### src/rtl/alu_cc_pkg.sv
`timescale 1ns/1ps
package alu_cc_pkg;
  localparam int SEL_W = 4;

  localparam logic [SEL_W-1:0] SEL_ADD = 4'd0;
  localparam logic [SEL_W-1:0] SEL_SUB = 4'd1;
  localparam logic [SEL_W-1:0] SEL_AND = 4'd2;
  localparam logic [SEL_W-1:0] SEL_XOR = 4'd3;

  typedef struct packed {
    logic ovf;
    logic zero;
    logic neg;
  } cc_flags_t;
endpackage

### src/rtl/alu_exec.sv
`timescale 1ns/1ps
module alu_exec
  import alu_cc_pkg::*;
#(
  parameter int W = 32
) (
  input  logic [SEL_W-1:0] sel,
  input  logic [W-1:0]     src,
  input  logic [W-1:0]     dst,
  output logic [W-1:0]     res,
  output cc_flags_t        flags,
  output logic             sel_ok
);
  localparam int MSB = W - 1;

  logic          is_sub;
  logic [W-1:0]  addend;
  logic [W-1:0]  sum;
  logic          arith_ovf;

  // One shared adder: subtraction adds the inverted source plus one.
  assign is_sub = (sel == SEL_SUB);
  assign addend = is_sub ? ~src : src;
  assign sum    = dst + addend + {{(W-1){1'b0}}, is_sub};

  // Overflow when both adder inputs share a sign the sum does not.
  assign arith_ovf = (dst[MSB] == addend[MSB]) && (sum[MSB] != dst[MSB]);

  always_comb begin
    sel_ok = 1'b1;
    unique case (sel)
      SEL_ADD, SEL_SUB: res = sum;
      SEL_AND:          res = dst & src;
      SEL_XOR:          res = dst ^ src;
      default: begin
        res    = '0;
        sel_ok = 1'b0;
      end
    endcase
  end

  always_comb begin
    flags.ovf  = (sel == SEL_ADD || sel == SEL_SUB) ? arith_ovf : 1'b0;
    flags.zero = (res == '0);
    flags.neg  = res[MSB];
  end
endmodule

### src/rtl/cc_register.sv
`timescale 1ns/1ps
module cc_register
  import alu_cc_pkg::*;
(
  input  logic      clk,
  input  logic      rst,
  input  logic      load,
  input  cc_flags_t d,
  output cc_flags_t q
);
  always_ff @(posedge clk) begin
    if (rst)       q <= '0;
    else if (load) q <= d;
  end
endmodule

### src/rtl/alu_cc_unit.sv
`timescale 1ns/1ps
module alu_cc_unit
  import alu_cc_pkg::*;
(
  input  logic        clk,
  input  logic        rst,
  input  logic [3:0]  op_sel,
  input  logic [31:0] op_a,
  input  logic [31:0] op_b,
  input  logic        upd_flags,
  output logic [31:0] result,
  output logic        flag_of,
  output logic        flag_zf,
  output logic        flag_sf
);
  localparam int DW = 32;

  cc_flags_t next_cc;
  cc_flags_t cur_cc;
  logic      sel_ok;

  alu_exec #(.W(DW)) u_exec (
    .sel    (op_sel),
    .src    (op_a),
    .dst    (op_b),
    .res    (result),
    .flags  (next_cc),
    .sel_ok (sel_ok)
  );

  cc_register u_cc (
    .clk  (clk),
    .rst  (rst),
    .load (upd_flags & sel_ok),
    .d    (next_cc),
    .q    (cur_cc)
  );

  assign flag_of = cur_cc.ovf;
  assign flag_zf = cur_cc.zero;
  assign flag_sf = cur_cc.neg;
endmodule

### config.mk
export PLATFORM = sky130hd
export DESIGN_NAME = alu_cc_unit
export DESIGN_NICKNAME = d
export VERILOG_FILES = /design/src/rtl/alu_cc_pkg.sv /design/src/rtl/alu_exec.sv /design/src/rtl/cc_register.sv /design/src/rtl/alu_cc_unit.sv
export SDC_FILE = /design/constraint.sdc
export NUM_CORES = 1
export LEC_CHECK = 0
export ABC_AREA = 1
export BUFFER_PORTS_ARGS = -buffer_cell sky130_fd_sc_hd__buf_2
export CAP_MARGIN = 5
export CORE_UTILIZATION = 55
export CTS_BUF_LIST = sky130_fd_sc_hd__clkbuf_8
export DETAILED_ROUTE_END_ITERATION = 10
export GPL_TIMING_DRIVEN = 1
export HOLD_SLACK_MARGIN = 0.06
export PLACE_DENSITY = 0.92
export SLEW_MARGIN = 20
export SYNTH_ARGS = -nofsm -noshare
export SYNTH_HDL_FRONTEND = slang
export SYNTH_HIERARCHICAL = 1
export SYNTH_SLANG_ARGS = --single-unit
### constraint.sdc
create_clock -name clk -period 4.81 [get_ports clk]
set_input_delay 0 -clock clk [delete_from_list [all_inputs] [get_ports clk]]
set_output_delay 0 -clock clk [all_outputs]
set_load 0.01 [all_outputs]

══════════════════════════════

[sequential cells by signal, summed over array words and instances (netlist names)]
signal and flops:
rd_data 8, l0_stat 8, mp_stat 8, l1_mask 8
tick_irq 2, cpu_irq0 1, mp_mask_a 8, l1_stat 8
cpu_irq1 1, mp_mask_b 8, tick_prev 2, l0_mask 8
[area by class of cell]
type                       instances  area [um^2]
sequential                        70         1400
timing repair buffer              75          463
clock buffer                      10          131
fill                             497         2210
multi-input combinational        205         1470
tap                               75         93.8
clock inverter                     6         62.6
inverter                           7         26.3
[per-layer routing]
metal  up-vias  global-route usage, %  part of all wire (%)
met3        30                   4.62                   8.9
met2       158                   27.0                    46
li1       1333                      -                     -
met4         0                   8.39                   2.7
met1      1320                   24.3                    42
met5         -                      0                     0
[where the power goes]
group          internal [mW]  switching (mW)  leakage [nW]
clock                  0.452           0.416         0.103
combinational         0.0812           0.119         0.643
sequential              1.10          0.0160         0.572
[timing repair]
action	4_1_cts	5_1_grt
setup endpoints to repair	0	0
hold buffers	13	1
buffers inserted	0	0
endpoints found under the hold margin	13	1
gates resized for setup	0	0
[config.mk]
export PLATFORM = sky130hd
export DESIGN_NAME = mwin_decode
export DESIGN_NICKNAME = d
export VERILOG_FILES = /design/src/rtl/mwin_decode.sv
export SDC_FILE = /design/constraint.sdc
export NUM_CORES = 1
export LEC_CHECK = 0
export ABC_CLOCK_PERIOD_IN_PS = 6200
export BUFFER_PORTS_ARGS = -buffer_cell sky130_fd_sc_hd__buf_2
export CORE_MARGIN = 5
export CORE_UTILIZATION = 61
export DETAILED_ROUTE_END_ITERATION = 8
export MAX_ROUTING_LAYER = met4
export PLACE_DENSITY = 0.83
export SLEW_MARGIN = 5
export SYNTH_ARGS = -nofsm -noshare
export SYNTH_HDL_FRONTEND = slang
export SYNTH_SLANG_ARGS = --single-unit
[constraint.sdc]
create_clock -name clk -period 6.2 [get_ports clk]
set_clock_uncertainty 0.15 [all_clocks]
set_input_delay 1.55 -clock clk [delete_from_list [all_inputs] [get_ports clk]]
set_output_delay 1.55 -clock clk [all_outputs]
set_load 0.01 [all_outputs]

══════════════════════════════

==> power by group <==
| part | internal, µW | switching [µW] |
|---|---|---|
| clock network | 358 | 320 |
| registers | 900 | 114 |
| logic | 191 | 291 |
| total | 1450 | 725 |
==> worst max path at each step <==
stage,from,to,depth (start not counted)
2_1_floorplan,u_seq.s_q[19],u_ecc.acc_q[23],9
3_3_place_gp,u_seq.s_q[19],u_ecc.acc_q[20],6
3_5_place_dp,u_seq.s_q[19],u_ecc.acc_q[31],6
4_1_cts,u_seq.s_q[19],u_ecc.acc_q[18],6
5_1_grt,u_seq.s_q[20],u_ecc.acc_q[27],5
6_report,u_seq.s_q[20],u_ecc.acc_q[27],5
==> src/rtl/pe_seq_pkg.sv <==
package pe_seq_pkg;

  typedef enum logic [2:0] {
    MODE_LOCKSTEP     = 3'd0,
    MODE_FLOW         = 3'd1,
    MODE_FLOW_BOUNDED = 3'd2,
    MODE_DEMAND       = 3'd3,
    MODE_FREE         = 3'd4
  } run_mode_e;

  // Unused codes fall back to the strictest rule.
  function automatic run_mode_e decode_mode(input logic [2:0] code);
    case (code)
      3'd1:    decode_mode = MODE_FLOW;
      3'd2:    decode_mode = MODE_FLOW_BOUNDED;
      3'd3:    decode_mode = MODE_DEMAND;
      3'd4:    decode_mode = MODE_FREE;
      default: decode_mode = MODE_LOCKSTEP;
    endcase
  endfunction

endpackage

══════════════════════════════

→ **INSTRUCTIONS FOR THE TASK**: Return only the number of lines above that include the word "signal".

→ **REPLY**: 2